After reading the data below, copy out every line that contains the word "gates".

[Saved data entries]

____

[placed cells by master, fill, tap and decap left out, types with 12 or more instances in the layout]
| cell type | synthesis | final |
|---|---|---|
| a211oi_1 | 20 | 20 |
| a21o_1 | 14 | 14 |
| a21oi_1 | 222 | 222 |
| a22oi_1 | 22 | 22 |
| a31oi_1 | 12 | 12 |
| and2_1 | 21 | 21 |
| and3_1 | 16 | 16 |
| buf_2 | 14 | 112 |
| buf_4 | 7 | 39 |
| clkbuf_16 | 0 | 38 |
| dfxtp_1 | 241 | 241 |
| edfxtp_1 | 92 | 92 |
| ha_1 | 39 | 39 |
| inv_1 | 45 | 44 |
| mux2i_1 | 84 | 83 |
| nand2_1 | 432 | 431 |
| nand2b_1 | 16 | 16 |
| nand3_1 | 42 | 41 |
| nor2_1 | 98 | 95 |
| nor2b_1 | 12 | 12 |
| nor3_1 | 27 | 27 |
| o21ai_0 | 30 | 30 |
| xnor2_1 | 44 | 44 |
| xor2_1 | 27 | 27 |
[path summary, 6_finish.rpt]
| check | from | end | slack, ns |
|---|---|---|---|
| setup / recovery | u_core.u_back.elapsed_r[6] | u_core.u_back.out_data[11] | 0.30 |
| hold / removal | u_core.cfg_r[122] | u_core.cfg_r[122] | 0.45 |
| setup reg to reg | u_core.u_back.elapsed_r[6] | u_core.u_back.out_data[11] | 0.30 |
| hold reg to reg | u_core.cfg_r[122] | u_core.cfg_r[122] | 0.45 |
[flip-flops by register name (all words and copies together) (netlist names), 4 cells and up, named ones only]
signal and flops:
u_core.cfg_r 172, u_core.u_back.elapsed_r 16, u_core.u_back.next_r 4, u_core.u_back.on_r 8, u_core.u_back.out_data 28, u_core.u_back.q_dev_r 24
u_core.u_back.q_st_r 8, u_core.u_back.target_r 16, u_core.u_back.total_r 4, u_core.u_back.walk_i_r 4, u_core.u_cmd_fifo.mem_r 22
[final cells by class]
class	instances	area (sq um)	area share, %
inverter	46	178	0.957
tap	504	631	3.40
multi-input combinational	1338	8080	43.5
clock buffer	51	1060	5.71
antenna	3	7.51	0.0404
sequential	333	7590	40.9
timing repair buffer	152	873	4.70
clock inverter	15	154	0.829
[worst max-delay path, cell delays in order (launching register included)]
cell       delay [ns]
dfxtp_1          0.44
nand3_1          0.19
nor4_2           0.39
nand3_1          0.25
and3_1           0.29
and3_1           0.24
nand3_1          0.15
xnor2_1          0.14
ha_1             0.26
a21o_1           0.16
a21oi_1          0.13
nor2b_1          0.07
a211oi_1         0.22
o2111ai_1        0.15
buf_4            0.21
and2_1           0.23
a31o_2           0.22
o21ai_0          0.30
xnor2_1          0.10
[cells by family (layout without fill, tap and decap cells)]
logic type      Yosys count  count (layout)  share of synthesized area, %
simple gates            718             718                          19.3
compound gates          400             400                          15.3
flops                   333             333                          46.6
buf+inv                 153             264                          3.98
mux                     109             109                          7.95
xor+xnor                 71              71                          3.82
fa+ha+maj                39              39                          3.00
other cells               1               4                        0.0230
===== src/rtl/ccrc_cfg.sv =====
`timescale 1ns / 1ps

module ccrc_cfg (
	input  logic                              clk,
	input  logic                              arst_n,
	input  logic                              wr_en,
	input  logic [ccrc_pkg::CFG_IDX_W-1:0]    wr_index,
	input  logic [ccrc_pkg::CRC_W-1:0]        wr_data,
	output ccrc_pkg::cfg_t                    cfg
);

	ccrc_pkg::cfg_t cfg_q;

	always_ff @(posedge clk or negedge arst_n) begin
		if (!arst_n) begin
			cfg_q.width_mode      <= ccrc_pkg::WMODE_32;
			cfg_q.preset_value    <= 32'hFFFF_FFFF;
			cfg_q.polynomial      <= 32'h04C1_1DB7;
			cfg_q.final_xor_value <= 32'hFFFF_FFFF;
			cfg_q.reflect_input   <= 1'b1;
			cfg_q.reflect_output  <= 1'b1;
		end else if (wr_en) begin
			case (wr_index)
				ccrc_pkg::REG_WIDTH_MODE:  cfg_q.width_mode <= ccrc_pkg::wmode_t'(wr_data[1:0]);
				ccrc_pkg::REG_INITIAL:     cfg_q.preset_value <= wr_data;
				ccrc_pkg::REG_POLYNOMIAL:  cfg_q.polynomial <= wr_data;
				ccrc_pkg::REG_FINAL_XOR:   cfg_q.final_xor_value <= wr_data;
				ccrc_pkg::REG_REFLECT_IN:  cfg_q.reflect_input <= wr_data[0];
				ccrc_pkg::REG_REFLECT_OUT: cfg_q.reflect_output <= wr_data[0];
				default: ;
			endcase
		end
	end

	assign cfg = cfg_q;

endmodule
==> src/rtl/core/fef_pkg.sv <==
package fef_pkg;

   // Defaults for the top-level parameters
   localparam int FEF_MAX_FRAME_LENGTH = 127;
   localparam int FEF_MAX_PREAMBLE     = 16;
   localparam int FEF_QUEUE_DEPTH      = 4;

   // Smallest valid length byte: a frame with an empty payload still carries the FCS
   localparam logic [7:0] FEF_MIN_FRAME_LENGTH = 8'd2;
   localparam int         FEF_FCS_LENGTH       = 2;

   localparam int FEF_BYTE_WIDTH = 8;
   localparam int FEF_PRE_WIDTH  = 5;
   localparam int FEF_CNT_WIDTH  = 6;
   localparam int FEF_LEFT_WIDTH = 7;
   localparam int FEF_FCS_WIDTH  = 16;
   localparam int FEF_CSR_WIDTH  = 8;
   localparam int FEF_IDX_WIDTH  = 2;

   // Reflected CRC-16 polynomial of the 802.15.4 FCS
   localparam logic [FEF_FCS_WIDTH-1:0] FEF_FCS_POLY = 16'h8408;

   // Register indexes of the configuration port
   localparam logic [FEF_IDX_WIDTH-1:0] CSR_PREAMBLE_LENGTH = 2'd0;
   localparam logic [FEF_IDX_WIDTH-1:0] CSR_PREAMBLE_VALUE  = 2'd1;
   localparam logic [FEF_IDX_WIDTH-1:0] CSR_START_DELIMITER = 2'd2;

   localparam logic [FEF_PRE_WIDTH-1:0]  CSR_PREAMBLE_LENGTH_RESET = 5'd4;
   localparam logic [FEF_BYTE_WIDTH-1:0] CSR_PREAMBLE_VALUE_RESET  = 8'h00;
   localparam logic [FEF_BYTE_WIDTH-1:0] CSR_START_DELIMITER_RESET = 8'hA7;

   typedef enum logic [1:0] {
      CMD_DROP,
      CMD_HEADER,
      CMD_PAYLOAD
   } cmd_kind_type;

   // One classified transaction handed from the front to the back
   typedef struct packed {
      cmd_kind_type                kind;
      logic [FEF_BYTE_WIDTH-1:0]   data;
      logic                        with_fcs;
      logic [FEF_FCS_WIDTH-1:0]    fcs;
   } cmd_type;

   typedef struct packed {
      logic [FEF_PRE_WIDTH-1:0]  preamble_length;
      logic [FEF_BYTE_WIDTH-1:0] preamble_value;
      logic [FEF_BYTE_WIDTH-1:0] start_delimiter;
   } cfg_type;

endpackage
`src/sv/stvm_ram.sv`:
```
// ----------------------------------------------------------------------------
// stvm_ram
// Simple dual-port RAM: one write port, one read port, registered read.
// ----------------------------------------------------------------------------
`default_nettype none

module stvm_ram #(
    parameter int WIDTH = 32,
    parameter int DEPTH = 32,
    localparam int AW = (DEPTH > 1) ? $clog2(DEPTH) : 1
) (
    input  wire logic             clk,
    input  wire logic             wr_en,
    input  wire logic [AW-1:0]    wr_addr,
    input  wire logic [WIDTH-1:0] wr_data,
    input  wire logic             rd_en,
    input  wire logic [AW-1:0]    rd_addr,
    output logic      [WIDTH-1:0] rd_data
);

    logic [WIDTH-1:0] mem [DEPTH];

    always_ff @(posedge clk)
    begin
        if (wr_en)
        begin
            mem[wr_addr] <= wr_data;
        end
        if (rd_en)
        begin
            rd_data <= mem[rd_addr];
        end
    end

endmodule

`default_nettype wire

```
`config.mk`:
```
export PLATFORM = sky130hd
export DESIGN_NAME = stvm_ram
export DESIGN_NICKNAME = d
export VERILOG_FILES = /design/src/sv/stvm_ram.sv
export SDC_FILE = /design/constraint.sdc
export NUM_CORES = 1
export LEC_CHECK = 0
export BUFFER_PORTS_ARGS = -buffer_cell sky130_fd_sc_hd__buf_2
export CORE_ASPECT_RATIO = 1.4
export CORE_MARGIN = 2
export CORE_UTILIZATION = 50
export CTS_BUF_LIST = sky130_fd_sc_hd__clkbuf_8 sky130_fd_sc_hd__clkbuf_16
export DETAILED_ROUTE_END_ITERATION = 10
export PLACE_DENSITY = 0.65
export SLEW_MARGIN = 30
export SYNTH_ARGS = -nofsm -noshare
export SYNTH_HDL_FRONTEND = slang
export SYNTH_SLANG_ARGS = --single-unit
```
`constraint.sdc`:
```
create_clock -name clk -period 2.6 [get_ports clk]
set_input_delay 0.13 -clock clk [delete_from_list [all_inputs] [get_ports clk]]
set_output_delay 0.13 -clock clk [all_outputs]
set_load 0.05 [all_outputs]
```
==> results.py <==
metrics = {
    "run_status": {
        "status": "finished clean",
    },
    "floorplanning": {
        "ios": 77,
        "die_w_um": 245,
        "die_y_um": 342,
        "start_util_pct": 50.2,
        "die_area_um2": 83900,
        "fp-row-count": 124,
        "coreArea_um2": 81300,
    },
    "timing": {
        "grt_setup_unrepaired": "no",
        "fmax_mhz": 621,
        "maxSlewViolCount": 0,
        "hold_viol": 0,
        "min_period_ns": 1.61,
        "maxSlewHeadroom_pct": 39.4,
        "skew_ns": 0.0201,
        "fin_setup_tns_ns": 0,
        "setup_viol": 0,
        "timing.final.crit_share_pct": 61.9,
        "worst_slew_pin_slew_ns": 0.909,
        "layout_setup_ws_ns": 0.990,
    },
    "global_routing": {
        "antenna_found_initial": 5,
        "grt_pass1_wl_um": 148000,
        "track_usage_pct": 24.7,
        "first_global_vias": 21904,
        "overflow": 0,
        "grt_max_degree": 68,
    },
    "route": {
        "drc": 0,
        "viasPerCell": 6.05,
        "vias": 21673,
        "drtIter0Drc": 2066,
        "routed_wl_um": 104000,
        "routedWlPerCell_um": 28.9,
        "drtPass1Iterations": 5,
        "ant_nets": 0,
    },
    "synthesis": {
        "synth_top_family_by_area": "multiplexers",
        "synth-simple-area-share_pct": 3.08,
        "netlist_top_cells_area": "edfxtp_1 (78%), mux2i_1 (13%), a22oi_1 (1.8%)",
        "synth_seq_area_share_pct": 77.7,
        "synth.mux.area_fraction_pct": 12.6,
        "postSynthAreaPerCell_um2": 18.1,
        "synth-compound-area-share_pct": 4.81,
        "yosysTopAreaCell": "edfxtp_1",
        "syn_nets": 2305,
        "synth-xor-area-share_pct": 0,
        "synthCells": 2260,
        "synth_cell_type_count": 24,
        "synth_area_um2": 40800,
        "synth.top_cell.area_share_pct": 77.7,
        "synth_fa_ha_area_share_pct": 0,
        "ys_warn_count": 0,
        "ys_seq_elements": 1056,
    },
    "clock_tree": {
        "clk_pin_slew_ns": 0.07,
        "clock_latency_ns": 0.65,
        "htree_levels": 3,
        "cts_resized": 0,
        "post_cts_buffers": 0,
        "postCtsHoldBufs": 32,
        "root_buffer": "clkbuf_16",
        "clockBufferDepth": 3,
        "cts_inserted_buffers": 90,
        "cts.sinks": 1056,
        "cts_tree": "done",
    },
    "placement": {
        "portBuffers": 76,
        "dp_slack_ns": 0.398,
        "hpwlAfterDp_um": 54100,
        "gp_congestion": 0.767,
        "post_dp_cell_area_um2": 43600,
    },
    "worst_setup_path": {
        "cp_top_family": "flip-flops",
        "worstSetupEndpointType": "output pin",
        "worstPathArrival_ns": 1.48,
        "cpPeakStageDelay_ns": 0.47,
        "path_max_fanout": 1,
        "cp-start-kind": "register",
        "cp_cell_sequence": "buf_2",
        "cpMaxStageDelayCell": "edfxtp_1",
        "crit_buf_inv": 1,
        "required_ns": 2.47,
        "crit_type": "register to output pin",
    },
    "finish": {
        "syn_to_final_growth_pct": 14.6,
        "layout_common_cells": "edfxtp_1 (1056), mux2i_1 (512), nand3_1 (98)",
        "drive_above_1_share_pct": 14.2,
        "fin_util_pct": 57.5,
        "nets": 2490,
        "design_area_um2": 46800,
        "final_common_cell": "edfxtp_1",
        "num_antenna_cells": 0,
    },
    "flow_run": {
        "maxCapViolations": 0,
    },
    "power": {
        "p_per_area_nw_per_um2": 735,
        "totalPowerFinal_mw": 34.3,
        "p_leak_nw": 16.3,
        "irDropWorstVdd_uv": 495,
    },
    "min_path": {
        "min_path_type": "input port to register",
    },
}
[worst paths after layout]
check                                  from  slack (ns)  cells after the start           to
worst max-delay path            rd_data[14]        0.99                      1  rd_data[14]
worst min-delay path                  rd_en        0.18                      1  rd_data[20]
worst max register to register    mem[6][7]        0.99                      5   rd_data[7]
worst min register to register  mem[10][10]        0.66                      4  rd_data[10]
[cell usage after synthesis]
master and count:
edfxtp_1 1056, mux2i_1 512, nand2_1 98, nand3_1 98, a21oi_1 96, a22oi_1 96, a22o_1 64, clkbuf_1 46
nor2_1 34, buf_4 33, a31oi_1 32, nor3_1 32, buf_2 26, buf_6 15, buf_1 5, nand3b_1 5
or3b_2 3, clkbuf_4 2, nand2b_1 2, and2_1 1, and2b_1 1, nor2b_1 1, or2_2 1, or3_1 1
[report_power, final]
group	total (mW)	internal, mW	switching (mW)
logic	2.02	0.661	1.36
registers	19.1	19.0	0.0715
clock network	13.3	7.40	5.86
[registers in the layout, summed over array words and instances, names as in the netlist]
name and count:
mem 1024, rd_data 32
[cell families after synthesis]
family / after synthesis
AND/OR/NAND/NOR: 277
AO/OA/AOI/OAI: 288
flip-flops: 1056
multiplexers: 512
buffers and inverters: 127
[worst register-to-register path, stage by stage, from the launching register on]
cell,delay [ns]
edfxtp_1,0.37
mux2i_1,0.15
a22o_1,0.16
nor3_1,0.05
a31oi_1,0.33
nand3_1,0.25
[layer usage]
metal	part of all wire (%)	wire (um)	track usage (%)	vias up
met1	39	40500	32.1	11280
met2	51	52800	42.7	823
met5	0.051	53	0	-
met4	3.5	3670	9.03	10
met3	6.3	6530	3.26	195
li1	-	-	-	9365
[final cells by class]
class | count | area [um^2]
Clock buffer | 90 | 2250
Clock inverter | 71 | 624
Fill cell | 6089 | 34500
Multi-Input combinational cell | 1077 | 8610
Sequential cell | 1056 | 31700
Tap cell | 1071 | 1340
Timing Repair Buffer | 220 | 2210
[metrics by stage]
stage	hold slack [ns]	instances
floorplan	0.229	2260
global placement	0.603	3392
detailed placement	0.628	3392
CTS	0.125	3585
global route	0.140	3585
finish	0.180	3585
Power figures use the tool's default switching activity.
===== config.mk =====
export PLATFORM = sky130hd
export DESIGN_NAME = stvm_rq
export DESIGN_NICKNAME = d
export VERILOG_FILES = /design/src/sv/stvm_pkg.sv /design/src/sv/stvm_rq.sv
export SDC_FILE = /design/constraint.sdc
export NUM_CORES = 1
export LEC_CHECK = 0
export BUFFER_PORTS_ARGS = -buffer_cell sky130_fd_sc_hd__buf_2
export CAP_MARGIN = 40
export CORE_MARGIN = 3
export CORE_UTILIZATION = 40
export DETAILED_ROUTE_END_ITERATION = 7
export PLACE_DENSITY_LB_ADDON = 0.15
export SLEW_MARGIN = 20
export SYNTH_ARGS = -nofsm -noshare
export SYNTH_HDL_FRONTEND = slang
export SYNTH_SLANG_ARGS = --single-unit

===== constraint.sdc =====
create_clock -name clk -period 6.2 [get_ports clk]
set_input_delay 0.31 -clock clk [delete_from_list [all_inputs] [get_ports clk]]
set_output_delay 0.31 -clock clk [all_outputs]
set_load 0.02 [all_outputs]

____

RESPONSE BELOW >>
simple gates            718             718                          19.3
compound gates          400             400                          15.3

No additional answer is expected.